An integral part of Dr. Mahmood's research is the ethical deployment of AI in medical imaging. His commitment to addressing AI’s potential biases and risks underscores his dedication to advancing diagnostic accuracy while prioritizing patient safety and equity.
Current projects:
- AI-driven tumor characterization.
- 3D printing for imaging validation.
- Ethical radiological AI tools in oncology.
- QA methodologies for AI tools.
Bio
Usman is a board-certified diagnostic medical physicist with the American Board of Radiology, possessing a diverse background in medical physics that encompasses training and expertise in data science, machine learning, and the quantitative analysis of medical image quality. He earned his B.S. in Physics, graduating cum laude, from Stony Brook University, and subsequently obtained an M.S. in Medical Physics from Columbia University. Beginning his career as a diagnostic medical physicist, Usman furthered his education while working at Memorial Sloan Kettering Cancer Center (MSKCC) by completing a Ph.D. from the Rochester Institute of Technology. His doctoral work focused on developing deep learning systems for radiological applications. Currently, Usman serves as an assistant attending physicist at MSKCC and is the course director for the X-ray methods and computed tomography physics course within Weill Cornell Medical College's biomedical imaging graduate program.
Distinctions:
- 2020 MSK (Memorial Sloan Kettering) Physics Clinical Service Award for work in CT
- 2018 President of Radiological and Medical Physics Association of NY
- 2014 Diplomate, American Board of Radiology - Diagnostic Imaging Physics
Selected Publications:
Mahmood, U., Shukla-Dave, A., Chan, H. P., Drukker, K., Samala, R. K., Chen, Q., ... & Hadjiiski, L. (2024). Artificial intelligence in medicine: mitigating risks and maximizing benefits via quality assurance, quality control, and acceptance testing. BJR| Artificial Intelligence, 1(1), ubae003.
Roemer, G., Li, A., Mahmood, U., Dauer, L., & Bellamy, M. (2024). Artificial intelligence model GPT4 narrowly fails simulated radiological protection exam. Journal of Radiological Protection, 44(1), 013502.
Oh JH, Apte AP, Katsoulakis E, Riaz N, Hatzoglou V, Yu Y, Mahmood U, Veeraraghavan H, Pouryahya M, Iyer A, Shukla-Dave A, Tannenbaum A, Lee NY, Deasy JO. Reproducibility of radiomic features using network analysis and its application in Wasserstein k-means clustering. J Med Imaging (Bellingham). 2021 May;8(3):031904. doi: 10.1117/1.JMI.8.3.031904. Epub 2021 Apr 30.

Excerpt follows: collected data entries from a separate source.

**config.mk**
```make
export PLATFORM = sky130hd
export DESIGN_NAME = i2c_register_access_master
export DESIGN_NICKNAME = d
export VERILOG_FILES = /design/src/hw/rtl/i2cram_pkg.sv /design/src/hw/rtl/i2c_register_access_master.sv /design/src/hw/rtl/i2cram_seq.sv
export VERILOG_INCLUDE_DIRS = /design/src /design/src/hw/rtl
export SDC_FILE = /design/constraint.sdc
export NUM_CORES = 1
export LEC_CHECK = 0
export BUFFER_PORTS_ARGS = -buffer_cell sky130_fd_sc_hd__buf_2
export CAP_MARGIN = 20
export CORE_ASPECT_RATIO = 0.7
export CORE_MARGIN = 3
export CORE_UTILIZATION = 55
export CTS_BUF_LIST = sky130_fd_sc_hd__clkbuf_8
export DETAILED_ROUTE_END_ITERATION = 12
export PLACE_DENSITY = 0.79
export SLEW_MARGIN = 10
export SYNTH_ARGS = -nofsm -noshare
export SYNTH_HDL_FRONTEND = slang
export SYNTH_HIERARCHICAL = 1
export SYNTH_SLANG_ARGS = --single-unit
```
**constraint.sdc**
```tcl
create_clock -name clk_i -period 3.05 [get_ports clk_i]
set_input_delay 0 -clock clk_i [delete_from_list [all_inputs] [get_ports clk_i]]
set_output_delay 0 -clock clk_i [all_outputs]
set_load 0.05 [all_outputs]
```
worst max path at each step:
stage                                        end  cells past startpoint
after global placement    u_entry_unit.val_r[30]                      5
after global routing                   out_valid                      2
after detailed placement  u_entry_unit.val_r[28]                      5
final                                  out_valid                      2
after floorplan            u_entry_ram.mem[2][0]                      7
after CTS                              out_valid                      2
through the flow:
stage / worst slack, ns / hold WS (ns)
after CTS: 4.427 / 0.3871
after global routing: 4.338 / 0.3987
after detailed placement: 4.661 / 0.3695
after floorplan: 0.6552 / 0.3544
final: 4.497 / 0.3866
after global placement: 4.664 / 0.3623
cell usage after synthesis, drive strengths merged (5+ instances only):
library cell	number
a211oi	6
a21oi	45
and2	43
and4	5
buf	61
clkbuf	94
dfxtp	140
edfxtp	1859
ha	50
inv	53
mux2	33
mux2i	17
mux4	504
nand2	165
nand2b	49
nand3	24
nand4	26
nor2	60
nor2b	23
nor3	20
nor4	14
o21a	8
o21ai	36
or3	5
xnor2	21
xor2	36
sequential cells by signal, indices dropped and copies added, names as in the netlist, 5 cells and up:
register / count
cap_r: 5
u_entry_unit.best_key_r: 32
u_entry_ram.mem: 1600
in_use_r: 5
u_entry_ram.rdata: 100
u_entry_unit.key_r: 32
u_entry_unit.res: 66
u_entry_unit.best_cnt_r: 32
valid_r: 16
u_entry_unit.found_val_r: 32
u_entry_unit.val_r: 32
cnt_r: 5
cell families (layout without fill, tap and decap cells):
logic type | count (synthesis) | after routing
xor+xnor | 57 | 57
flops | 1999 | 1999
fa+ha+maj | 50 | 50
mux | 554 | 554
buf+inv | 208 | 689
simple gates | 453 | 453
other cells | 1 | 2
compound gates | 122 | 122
<file path="src/rtl/fba_pkg.sv">
// Shared constants, codes and control types of the frame bitmap allocator.
// Used by fba_ctrl, fba_datapath and frame_bitmap_allocator; depends on nothing.
package fba_pkg;

    localparam int MAX_FRAMES_DEFAULT = 4096;

    localparam int FRAME_W    = 20;
    localparam int SIZE_W     = 13;
    localparam int KIND_W     = 2;
    localparam int CFG_IDX_W  = 3;
    localparam int CFG_DATA_W = 20;

    // Bitmap storage: one memory word holds 32 frames, a byte holds 8.
    localparam int WORD_BITS  = 32;
    localparam int WORD_SHIFT = 5;
    localparam int BYTE_BITS  = 8;
    localparam int BYTE_SHIFT = 3;

    localparam logic [BYTE_BITS-1:0] BYTE_FULL  = 8'hFF;
    localparam logic [BYTE_BITS-1:0] FIRST_MARK = 8'h01;

    localparam logic [KIND_W-1:0] KIND_INIT    = 2'd0;
    localparam logic [KIND_W-1:0] KIND_ALLOC   = 2'd1;
    localparam logic [KIND_W-1:0] KIND_RELEASE = 2'd2;
    localparam logic [KIND_W-1:0] KIND_UNUSED  = 2'd3;

    localparam logic [CFG_IDX_W-1:0] REG_BASE_FRAME     = 3'd0;
    localparam logic [CFG_IDX_W-1:0] REG_POOL_SIZE      = 3'd1;
    localparam logic [CFG_IDX_W-1:0] REG_INFO_FRAME     = 3'd2;
    localparam logic [CFG_IDX_W-1:0] REG_RESERVED_BASE  = 3'd3;
    localparam logic [CFG_IDX_W-1:0] REG_RESERVED_COUNT = 3'd4;

    localparam logic [SIZE_W-1:0] POOL_SIZE_RESET = 13'd4096;

    typedef struct packed {
        logic capture;
        logic sweep_en;
        logic sweep_zero;
        logic scan_en;
        logic rel_read;
        logic rel_write;
        logic load_out;
    } fba_cmd_t;

    typedef struct packed {
        logic sweep_last;
        logic hit;
        logic miss;
        logic refuse;
        logic out_busy;
    } fba_stat_t;

endpackage

</file>
<file path="src/rtl/fba_ctrl.sv">
// Controller of the frame bitmap allocator: sequences clearing, initialise,
// allocate and release transactions. Depends on fba_pkg.
module fba_ctrl (
    input  logic                         clk,
    input  logic                         rst_n,
    input  logic                         in_valid,
    input  logic [fba_pkg::KIND_W-1:0]   kind,
    output logic                         in_ready,
    input  fba_pkg::fba_stat_t           stat,
    output fba_pkg::fba_cmd_t            cmd
);
    import fba_pkg::*;

    localparam logic [2:0] S_CLEAR     = 3'd0;
    localparam logic [2:0] S_IDLE      = 3'd1;
    localparam logic [2:0] S_INIT      = 3'd2;
    localparam logic [2:0] S_SCAN      = 3'd3;
    localparam logic [2:0] S_REL_CHECK = 3'd4;
    localparam logic [2:0] S_REL_WRITE = 3'd5;
    localparam logic [2:0] S_FINISH    = 3'd6;

    logic [2:0] state_reg;
    logic [2:0] state_next;

    always_ff @(posedge clk or negedge rst_n)
    begin
        if (!rst_n)
        begin
            state_reg <= S_CLEAR;
        end
        else
        begin
            state_reg <= state_next;
        end
    end

    always_comb
    begin
        state_next = state_reg;
        cmd        = '0;
        in_ready   = 1'b0;
        unique case (state_reg)
            S_CLEAR:
            begin
                cmd.sweep_en   = 1'b1;
                cmd.sweep_zero = 1'b1;
                if (stat.sweep_last)
                begin
                    state_next = S_IDLE;
                end
            end
            S_IDLE:
            begin
                in_ready = 1'b1;
                if (in_valid)
                begin
                    cmd.capture = 1'b1;
                    unique case (kind)
                        KIND_INIT:    state_next = S_INIT;
                        KIND_ALLOC:   state_next = S_SCAN;
                        KIND_RELEASE: state_next = S_REL_CHECK;
                        KIND_UNUSED:  state_next = S_FINISH;
                    endcase
                end
            end
            S_INIT:
            begin
                cmd.sweep_en = 1'b1;
                if (stat.sweep_last)
                begin
                    state_next = S_FINISH;
                end
            end
            S_SCAN:
            begin
                cmd.scan_en = 1'b1;
                if (stat.hit || stat.miss)
                begin
                    state_next = S_FINISH;
                end
            end
            S_REL_CHECK:
            begin
                if (stat.refuse)
                begin
                    state_next = S_FINISH;
                end
                else
                begin
                    cmd.rel_read = 1'b1;
                    state_next   = S_REL_WRITE;
                end
            end
            S_REL_WRITE:
            begin
                cmd.rel_write = 1'b1;
                state_next    = S_FINISH;
            end
            S_FINISH:
            begin
                // The result waits here until the output register is free.
                if (!stat.out_busy)
                begin
                    cmd.load_out = 1'b1;
                    state_next   = S_IDLE;
                end
            end
            default:
            begin
                state_next = S_IDLE;
            end
        endcase
    end

endmodule

</file>
<file path="config.mk">
export PLATFORM = sky130hd
export DESIGN_NAME = fba_ctrl
export DESIGN_NICKNAME = d
export VERILOG_FILES = /design/src/rtl/fba_pkg.sv /design/src/rtl/fba_ctrl.sv
export SDC_FILE = /design/constraint.sdc
export NUM_CORES = 1
export LEC_CHECK = 0
export BUFFER_PORTS_ARGS = -buffer_cell sky130_fd_sc_hd__buf_2
export CELL_PAD_IN_SITES_DETAIL_PLACEMENT = 2
export CELL_PAD_IN_SITES_GLOBAL_PLACEMENT = 2
export CORE_MARGIN = 5
export CORE_UTILIZATION = 21
export DETAILED_ROUTE_END_ITERATION = 10
export PLACE_DENSITY = 0.72
export SYNTH_ARGS = -nofsm -noshare
export SYNTH_HDL_FRONTEND = slang
export SYNTH_SLANG_ARGS = --single-unit
export TNS_END_PERCENT = 1
</file>
<file path="constraint.sdc">
create_clock -name clk -period 1.68 [get_ports clk]
set_input_delay 0.504 -clock clk [delete_from_list [all_inputs] [get_ports clk]]
set_output_delay 0.504 -clock clk [all_outputs]
set_load 0.02 [all_outputs]
</file>
; Word-level counts from Yosys, hierarchy flattened
; Cells that the tools add are included.
[word_totals]
ff_bits = 3
inputBits = 10
elab_cells = 39
[op_classes]
n_eq_ne = 14
mux = 19
reduce_logical = 5
[ops]
columns = cell, count
row1 = $pmux W3 S7, 1
row2 = $mux W3, 5
row3 = $pmux W3 S4, 1
row4 = $mux W1, 11
row5 = $ne A2 B2 Y1 const B, 5
row6 = $eq A3 B3 Y1 const B, 3
row7 = $eq A3 B2 Y1 const B, 2
row8 = $reduce_and A5 Y1, 1
row9 = $eq A2 B2 Y1 const B, 2
row10 = $eq A3 B1 Y1 const B, 1
row11 = $logic_not A3 Y1, 1
row12 = $eq A2 B1 Y1 const B, 1
row13 = $logic_not A2 Y1, 1
row14 = $mux W2, 1
row15 = $reduce_or A2 Y1, 1
row16 = $logic_or A1 B1 Y1, 1

; Logic depth before layout (Yosys ltp)
[depth]
depth_word = 4
depth_mapped = 5

; Worst setup path before layout
; OpenSTA, ideal clock, no wires.
[synth_path]
kind = reg2out
from = register state_reg[0]
to = output port cmd[2] (netlist bit)
arrival_time_ps = 1326
required_time_ps = 1176
path_slack_ps = -150
stages_incl_launch_ff = 3
n_path_buf = 1
path_cell_list = dfrtp_1 -> buf_2 -> nor4b_1
[synth_lines]
columns = element, line_no
row1 = start: declaration, fba_ctrl.sv:22  ; logic [2:0] state_reg;
row2 = start signal: assignment, fba_ctrl.sv:33  ; state_reg <= state_next;
row3 = end: declaration, fba_ctrl.sv:10  ; output fba_pkg::fba_cmd_t cmd

==> results.yml <==
finish:
  final_common_cell: "buf_4"
  multiInputGateArea_um2: 251
  largest_reg_flops: 3
  register_area_um2: 78.8
  final_cell_mix: "buf_4 (11), buf_2 (10), buf_6 (8)"
  final_layout_size_suffix_gt1_share_pct: 73.1
  fillers: 168
  utilization_pct: 41.2
  diodes: 0
  nets: 78
  instances_no_fill: 83
  syn_to_final_growth_pct: 92.5
sta:
  finalHoldViolations: 0
  min_period_ps: 1690
  setup-violations-final: 1
  max_freq_mhz: 591
  maxSlewHeadroom_pct: 85.6
  rsz0062_at_grt: "yes"
  whs_ps: 64.6
  skew_ps: 2.13
  slew_violations: 0
  fin_crit_sh_pct: 101
  setup_ws_ps: -12.8
  worstMarginPinSlew_ps: 214
cts:
  path_clk_slew_ps: 40
  holdBufCountCts: 0
  insertion_delay_ps: 230
  cts_sinks: 3
  tritoncts: "yes"
  cts_root_buffer: "clkbuf_4"
  cts_htree_levels: 1
  clockBufferDepth: 2
  cts_buffers: 3
worst_setup_path:
  crit_chain: "and2b_2, and2_4, buf_6"
  r2r_cells: 6
  cp.required_ps: 1180
  crit_end: "cmd[3]"
  worstSetupStartpoint: "state_reg[0]"
  worst_path_max_delay_cell: "dfrtp_2"
  crit_type: "reg -> out"
  reg2reg_slack_ps: 60
  arrival_ps: 1190
  r2r_end: "state_reg[1]"
  slowest_delay_ps: 470
  critPathMaxFanout: 8
  end_kind: "primary output"
  rr_startpoint: "state_reg[0]"
  startpoint_type: "flop"
yosys:
  yosysUniqueCellTypes: 25
  syn_nets: 47
  ys_seq_elements: 3
  syn-cell-area_um2: 315
  synth_cells: 37
  ys_seq_area_share_pct: 23.8
  syn_avg_cell_area_um2: 8.52
  ys.warnings.count: 0
route:
  ant_nets: 0
  drt_first_pass_iters: 4
  vias: 390
  routedWlPerCell_um: 16.4
  via_per_inst: 4.70
  remaining_drc_errors: 0
  wl_um: 1360
  drtIter0Drc: 1
global_routing:
  grt_start_max_net_pins: 9
  antenna_found_initial: 0
  overflow: 0
  grt_usage_pct: 10.9
  grt_pass1_vias: 422
  grt_pass1_wl_um: 1940
hold_path:
  hold_path.class: "in -> async"
floorplan:
  die-area_um2: 2380
  fp.dieH_um: 48.8
  die_w_um: 48.8
  io_pins: 18
  rows: 14
  coreArea_um2: 1470
  start_util_pct: 21.4
pwr:
  ir_worst_vdd_uv: 816
  leakage_nw: 0.299
  p_per_area_nw_per_um2: 2020
placed_design:
  place_inst: 70
  place_congestion: 0.624
  place.detailed.hpwl_um: 842
  io_buffer_count: 17
flow_run:
  drv_cap: 0
outcome:
  violations: "setup timing"
  status: "complete, but fails checks"
==> kinds of logic (layout without fill, tap and decap cells) <==
| group | count (synthesis) | in the layout | synth area share, % |
|---|---|---|---|
| buffers and inverters | 5 | 35 | 11.1 |
| multiplexers | 1 | 1 | 4.76 |
| AND/OR/NAND/NOR | 19 | 19 | 38.9 |
| flip-flops | 3 | 3 | 23.8 |
| AO/OA/AOI/OAI | 9 | 9 | 21.4 |
==> power by group <==
part           leakage (nW)  switching [mW]  internal (mW)  total (mW)
logic                 0.252           0.384          0.487       0.872
clock network        0.0150          0.0392         0.0892       0.128
registers            0.0322           0.109          0.120       0.229
total                 0.299           0.532          0.696        1.23
==> stage by stage <==
step / setup slack (ps) / area (um^2) / power [mW] / setup TNS, ps
floorplan: 108 / 322 / 0.602 / 0
global placement: 124 / 422 / 0.735 / 0
detailed placement: 114 / 422 / 0.749 / 0
CTS: -42.4 / 518 / 1.04 / -48.1
global route: -61.2 / 607 / 1.32 / -275
finish: -12.8 / 607 / 1.23 / -12.8
==> Yosys cell counts <==
master    n  area [um^2]
buf_6     2         22.5
or2_1     1         6.26
nor4b_1   1         8.76
nor3b_2   1         12.5
nor3_1    2         10.0
a21boi_0  2         15.0
dfrtp_1   3         75.1
buf_2     1         5.00
a21oi_2   1         8.76
o21ai_2   1         8.76
inv_1     2         7.51
nor2_1    3         11.3
and2b_2   1         8.76
nand2_1   3         11.3
a21oi_1   1         5.00
nor2b_2   1         8.76
o31ai_1   2         15.0
and3_1    1         6.26
a32o_1    1         10.0
nor2_2    1         6.26
nand3_2   1         10.0
and3b_2   1         10.0
o21ai_0   1         5.00
mux2_4    1         15.0
and2_1    2         12.5
==> per-layer routing <==
layer | track usage, % | wire [um] | vias up
met4 | 4.04 | 0 | 0
met2 | 19.3 | 797 | 9
met1 | 10.4 | 521 | 192
li1 | - | - | 189
met3 | 5.83 | 43 | 0
met5 | 0 | 0 | -
==> critical path: cells and delay by family (launching register included) <==
family	cells	cell delay, ps
DFF	1	470
buffers and inverters	1	120
and+or+nand+nor	2	370
--- src/rtl/fba_pkg.sv ---
// Shared constants, codes and control types of the frame bitmap allocator.
// Used by fba_ctrl, fba_datapath and frame_bitmap_allocator; depends on nothing.
package fba_pkg;

    localparam int MAX_FRAMES_DEFAULT = 4096;

    localparam int FRAME_W    = 20;
    localparam int SIZE_W     = 13;
    localparam int KIND_W     = 2;
    localparam int CFG_IDX_W  = 3;
    localparam int CFG_DATA_W = 20;

    // Bitmap storage: one memory word holds 32 frames, a byte holds 8.
    localparam int WORD_BITS  = 32;
    localparam int WORD_SHIFT = 5;
    localparam int BYTE_BITS  = 8;
    localparam int BYTE_SHIFT = 3;

    localparam logic [BYTE_BITS-1:0] BYTE_FULL  = 8'hFF;
    localparam logic [BYTE_BITS-1:0] FIRST_MARK = 8'h01;

    localparam logic [KIND_W-1:0] KIND_INIT    = 2'd0;
    localparam logic [KIND_W-1:0] KIND_ALLOC   = 2'd1;
    localparam logic [KIND_W-1:0] KIND_RELEASE = 2'd2;
    localparam logic [KIND_W-1:0] KIND_UNUSED  = 2'd3;

    localparam logic [CFG_IDX_W-1:0] REG_BASE_FRAME     = 3'd0;
    localparam logic [CFG_IDX_W-1:0] REG_POOL_SIZE      = 3'd1;
    localparam logic [CFG_IDX_W-1:0] REG_INFO_FRAME     = 3'd2;
    localparam logic [CFG_IDX_W-1:0] REG_RESERVED_BASE  = 3'd3;
    localparam logic [CFG_IDX_W-1:0] REG_RESERVED_COUNT = 3'd4;

    localparam logic [SIZE_W-1:0] POOL_SIZE_RESET = 13'd4096;

    typedef struct packed {
        logic capture;
        logic sweep_en;
        logic sweep_zero;
        logic scan_en;
        logic rel_read;
        logic rel_write;
        logic load_out;
    } fba_cmd_t;

    typedef struct packed {
        logic sweep_last;
        logic hit;
        logic miss;
        logic refuse;
        logic out_busy;
    } fba_stat_t;

endpackage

Mahmood U, Apte A, Kanan C, Bates DDB, Corrias G, Manneli L, Oh JH, Erdi YE, Nguyen J, O'Deasy J, Shukla-Dave A. Quality control of radiomic features using 3D-printed CT phantoms. J Med Imaging (Bellingham). 2021 May;8(3):033505. doi: 10.1117/1.JMI.8.3.033505. Epub 2021 Jun 29.
Mahmood U, Horvat N, Horvat JV, Ryan D, Gao Y, Carollo G, DeOcampo R, Do RK, Katz S, Gerst S, Schmidtlein CR, Dauer L, Erdi Y, Mannelli L. Rapid switching kVp dual energy CT: Value of reconstructed dual energy CT images and organ dose assessment in multiphasic liver CT exams. Eur J Radiol. 2018 May; 102:102-108. doi: 10.1016/j.ejrad.2018.02.022. Epub 2018 Feb 19.